START Excerpted records

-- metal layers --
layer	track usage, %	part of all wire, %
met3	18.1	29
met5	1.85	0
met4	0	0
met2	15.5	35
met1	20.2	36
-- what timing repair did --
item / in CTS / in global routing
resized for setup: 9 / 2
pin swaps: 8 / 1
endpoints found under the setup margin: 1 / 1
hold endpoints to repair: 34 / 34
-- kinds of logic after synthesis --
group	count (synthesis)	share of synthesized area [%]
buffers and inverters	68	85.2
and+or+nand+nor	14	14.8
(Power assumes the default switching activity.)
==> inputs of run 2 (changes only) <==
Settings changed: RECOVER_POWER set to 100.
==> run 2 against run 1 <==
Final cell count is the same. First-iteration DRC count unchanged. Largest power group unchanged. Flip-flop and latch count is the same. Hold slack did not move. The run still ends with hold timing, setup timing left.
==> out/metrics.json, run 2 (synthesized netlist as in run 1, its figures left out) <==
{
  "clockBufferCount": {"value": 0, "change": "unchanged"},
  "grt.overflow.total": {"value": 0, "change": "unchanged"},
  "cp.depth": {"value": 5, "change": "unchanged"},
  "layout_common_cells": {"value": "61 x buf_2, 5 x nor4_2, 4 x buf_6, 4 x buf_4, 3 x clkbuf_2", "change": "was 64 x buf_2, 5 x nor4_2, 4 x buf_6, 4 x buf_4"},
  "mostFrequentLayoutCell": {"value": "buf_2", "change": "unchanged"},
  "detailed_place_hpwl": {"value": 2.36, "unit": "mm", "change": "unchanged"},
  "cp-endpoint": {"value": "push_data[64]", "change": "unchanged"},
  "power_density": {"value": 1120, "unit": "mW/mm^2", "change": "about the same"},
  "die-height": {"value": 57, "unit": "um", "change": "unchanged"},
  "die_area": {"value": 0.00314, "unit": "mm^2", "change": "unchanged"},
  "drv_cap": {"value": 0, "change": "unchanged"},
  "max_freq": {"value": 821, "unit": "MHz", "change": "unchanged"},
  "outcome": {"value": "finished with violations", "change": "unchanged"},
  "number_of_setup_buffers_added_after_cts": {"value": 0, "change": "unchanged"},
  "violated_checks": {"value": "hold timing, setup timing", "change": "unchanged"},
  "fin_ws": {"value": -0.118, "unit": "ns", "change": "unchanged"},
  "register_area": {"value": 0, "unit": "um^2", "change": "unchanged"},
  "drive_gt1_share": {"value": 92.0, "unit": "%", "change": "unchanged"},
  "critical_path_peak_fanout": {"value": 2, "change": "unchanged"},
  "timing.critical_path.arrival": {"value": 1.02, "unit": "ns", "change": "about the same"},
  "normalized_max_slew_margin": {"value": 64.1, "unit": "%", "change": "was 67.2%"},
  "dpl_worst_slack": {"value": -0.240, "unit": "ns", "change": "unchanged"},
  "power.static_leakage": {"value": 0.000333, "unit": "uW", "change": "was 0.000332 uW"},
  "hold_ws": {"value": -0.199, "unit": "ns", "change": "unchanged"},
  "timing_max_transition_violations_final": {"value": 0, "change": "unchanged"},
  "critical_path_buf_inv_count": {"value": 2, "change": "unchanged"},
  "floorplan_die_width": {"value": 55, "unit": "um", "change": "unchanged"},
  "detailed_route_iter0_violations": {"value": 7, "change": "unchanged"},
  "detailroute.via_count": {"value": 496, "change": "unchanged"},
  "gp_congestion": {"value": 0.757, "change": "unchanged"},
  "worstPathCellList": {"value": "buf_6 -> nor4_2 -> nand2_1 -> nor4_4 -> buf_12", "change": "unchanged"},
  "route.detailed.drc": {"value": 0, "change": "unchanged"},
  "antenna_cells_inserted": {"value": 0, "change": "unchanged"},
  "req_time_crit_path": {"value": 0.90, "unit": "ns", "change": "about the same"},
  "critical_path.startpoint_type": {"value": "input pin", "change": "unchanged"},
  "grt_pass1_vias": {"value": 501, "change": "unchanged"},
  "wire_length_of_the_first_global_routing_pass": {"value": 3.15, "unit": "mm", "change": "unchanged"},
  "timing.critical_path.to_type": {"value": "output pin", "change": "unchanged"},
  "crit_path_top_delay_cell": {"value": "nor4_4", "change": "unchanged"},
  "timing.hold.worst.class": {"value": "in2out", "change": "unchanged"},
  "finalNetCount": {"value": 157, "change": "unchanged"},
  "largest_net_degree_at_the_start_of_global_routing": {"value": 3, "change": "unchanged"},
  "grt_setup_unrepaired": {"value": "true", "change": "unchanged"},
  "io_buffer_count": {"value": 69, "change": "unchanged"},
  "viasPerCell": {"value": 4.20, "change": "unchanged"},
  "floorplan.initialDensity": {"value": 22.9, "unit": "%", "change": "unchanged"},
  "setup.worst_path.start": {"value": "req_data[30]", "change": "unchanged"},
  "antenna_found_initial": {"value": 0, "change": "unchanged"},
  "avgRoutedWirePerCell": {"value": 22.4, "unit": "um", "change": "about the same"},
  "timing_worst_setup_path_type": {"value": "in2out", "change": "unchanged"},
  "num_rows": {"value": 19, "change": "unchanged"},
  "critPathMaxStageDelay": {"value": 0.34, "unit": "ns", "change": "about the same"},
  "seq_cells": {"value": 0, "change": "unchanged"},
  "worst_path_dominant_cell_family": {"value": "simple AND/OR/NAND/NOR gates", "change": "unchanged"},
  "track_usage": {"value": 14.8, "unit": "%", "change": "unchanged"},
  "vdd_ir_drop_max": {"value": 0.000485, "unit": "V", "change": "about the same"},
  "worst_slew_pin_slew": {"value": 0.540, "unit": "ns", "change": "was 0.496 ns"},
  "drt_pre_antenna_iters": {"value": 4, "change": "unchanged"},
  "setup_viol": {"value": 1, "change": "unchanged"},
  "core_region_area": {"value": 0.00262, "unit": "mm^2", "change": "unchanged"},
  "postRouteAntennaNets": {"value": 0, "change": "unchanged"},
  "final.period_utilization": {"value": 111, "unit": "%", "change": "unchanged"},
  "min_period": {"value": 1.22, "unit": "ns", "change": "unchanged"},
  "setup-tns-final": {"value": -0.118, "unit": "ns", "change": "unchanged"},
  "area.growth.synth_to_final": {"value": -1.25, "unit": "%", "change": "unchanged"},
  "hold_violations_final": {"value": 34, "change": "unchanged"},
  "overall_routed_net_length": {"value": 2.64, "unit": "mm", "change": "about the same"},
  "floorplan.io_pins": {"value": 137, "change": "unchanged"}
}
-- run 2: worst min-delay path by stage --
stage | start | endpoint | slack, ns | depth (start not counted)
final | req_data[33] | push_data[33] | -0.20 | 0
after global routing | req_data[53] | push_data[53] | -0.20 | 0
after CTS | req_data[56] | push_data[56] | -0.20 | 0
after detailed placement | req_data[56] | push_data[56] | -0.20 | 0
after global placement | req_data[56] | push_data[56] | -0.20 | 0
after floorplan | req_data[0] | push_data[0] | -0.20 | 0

END Excerpted records

— What you have to do —
From the first line to the last, return the material exactly.

— Exercise result —
-- metal layers --
layer	track usage, %	part of all wire, %
met3	18.1	29
met5	1.85	0
met4	0	0
met2	15.5	35
met1	20.2	36
-- what timing repair did --
item / in CTS / in global routing
resized for setup: 9 / 2
pin swaps: 8 / 1
endpoints found under the setup margin: 1 / 1
hold endpoints to repair: 34 / 34
-- kinds of logic after synthesis --
group	count (synthesis)	share of synthesized area [%]
buffers and inverters	68	85.2
and+or+nand+nor	14	14.8
(Power assumes the default switching activity.)
==> inputs of run 2 (changes only) <==
Settings changed: RECOVER_POWER set to 100.
==> run 2 against run 1 <==
Final cell count is the same. First-iteration DRC count unchanged. Largest power group unchanged. Flip-flop and latch count is the same. Hold slack did not move. The run still ends with hold timing, setup timing left.
==> out/metrics.json, run 2 (synthesized netlist as in run 1, its figures left out) <==
{
  "clockBufferCount": {"value": 0, "change": "unchanged"},
  "grt.overflow.total": {"value": 0, "change": "unchanged"},
  "cp.depth": {"value": 5, "change": "unchanged"},
  "layout_common_cells": {"value": "61 x buf_2, 5 x nor4_2, 4 x buf_6, 4 x buf_4, 3 x clkbuf_2", "change": "was 64 x buf_2, 5 x nor4_2, 4 x buf_6, 4 x buf_4"},
  "mostFrequentLayoutCell": {"value": "buf_2", "change": "unchanged"},
  "detailed_place_hpwl": {"value": 2.36, "unit": "mm", "change": "unchanged"},
  "cp-endpoint": {"value": "push_data[64]", "change": "unchanged"},
  "power_density": {"value": 1120, "unit": "mW/mm^2", "change": "about the same"},
  "die-height": {"value": 57, "unit": "um", "change": "unchanged"},
  "die_area": {"value": 0.00314, "unit": "mm^2", "change": "unchanged"},
  "drv_cap": {"value": 0, "change": "unchanged"},
  "max_freq": {"value": 821, "unit": "MHz", "change": "unchanged"},
  "outcome": {"value": "finished with violations", "change": "unchanged"},
  "number_of_setup_buffers_added_after_cts": {"value": 0, "change": "unchanged"},
  "violated_checks": {"value": "hold timing, setup timing", "change": "unchanged"},
  "fin_ws": {"value": -0.118, "unit": "ns", "change": "unchanged"},
  "register_area": {"value": 0, "unit": "um^2", "change": "unchanged"},
  "drive_gt1_share": {"value": 92.0, "unit": "%", "change": "unchanged"},
  "critical_path_peak_fanout": {"value": 2, "change": "unchanged"},
  "timing.critical_path.arrival": {"value": 1.02, "unit": "ns", "change": "about the same"},
  "normalized_max_slew_margin": {"value": 64.1, "unit": "%", "change": "was 67.2%"},
  "dpl_worst_slack": {"value": -0.240, "unit": "ns", "change": "unchanged"},
  "power.static_leakage": {"value": 0.000333, "unit": "uW", "change": "was 0.000332 uW"},
  "hold_ws": {"value": -0.199, "unit": "ns", "change": "unchanged"},
  "timing_max_transition_violations_final": {"value": 0, "change": "unchanged"},
  "critical_path_buf_inv_count": {"value": 2, "change": "unchanged"},
  "floorplan_die_width": {"value": 55, "unit": "um", "change": "unchanged"},
  "detailed_route_iter0_violations": {"value": 7, "change": "unchanged"},
  "detailroute.via_count": {"value": 496, "change": "unchanged"},
  "gp_congestion": {"value": 0.757, "change": "unchanged"},
  "worstPathCellList": {"value": "buf_6 -> nor4_2 -> nand2_1 -> nor4_4 -> buf_12", "change": "unchanged"},
  "route.detailed.drc": {"value": 0, "change": "unchanged"},
  "antenna_cells_inserted": {"value": 0, "change": "unchanged"},
  "req_time_crit_path": {"value": 0.90, "unit": "ns", "change": "about the same"},
  "critical_path.startpoint_type": {"value": "input pin", "change": "unchanged"},
  "grt_pass1_vias": {"value": 501, "change": "unchanged"},
  "wire_length_of_the_first_global_routing_pass": {"value": 3.15, "unit": "mm", "change": "unchanged"},
  "timing.critical_path.to_type": {"value": "output pin", "change": "unchanged"},
  "crit_path_top_delay_cell": {"value": "nor4_4", "change": "unchanged"},
  "timing.hold.worst.class": {"value": "in2out", "change": "unchanged"},
  "finalNetCount": {"value": 157, "change": "unchanged"},
  "largest_net_degree_at_the_start_of_global_routing": {"value": 3, "change": "unchanged"},
  "grt_setup_unrepaired": {"value": "true", "change": "unchanged"},
  "io_buffer_count": {"value": 69, "change": "unchanged"},
  "viasPerCell": {"value": 4.20, "change": "unchanged"},
  "floorplan.initialDensity": {"value": 22.9, "unit": "%", "change": "unchanged"},
  "setup.worst_path.start": {"value": "req_data[30]", "change": "unchanged"},
  "antenna_found_initial": {"value": 0, "change": "unchanged"},
  "avgRoutedWirePerCell": {"value": 22.4, "unit": "um", "change": "about the same"},
  "timing_worst_setup_path_type": {"value": "in2out", "change": "unchanged"},
  "num_rows": {"value": 19, "change": "unchanged"},
  "critPathMaxStageDelay": {"value": 0.34, "unit": "ns", "change": "about the same"},
  "seq_cells": {"value": 0, "change": "unchanged"},
  "worst_path_dominant_cell_family": {"value": "simple AND/OR/NAND/NOR gates", "change": "unchanged"},
  "track_usage": {"value": 14.8, "unit": "%", "change": "unchanged"},
  "vdd_ir_drop_max": {"value": 0.000485, "unit": "V", "change": "about the same"},
  "worst_slew_pin_slew": {"value": 0.540, "unit": "ns", "change": "was 0.496 ns"},
  "drt_pre_antenna_iters": {"value": 4, "change": "unchanged"},
  "setup_viol": {"value": 1, "change": "unchanged"},
  "core_region_area": {"value": 0.00262, "unit": "mm^2", "change": "unchanged"},
  "postRouteAntennaNets": {"value": 0, "change": "unchanged"},
  "final.period_utilization": {"value": 111, "unit": "%", "change": "unchanged"},
  "min_period": {"value": 1.22, "unit": "ns", "change": "unchanged"},
  "setup-tns-final": {"value": -0.118, "unit": "ns", "change": "unchanged"},
  "area.growth.synth_to_final": {"value": -1.25, "unit": "%", "change": "unchanged"},
  "hold_violations_final": {"value": 34, "change": "unchanged"},
  "overall_routed_net_length": {"value": 2.64, "unit": "mm", "change": "about the same"},
  "floorplan.io_pins": {"value": 137, "change": "unchanged"}
}
-- run 2: worst min-delay path by stage --
stage | start | endpoint | slack, ns | depth (start not counted)
final | req_data[33] | push_data[33] | -0.20 | 0
after global routing | req_data[53] | push_data[53] | -0.20 | 0
after CTS | req_data[56] | push_data[56] | -0.20 | 0
after detailed placement | req_data[56] | push_data[56] | -0.20 | 0
after global placement | req_data[56] | push_data[56] | -0.20 | 0
after floorplan | req_data[0] | push_data[0] | -0.20 | 0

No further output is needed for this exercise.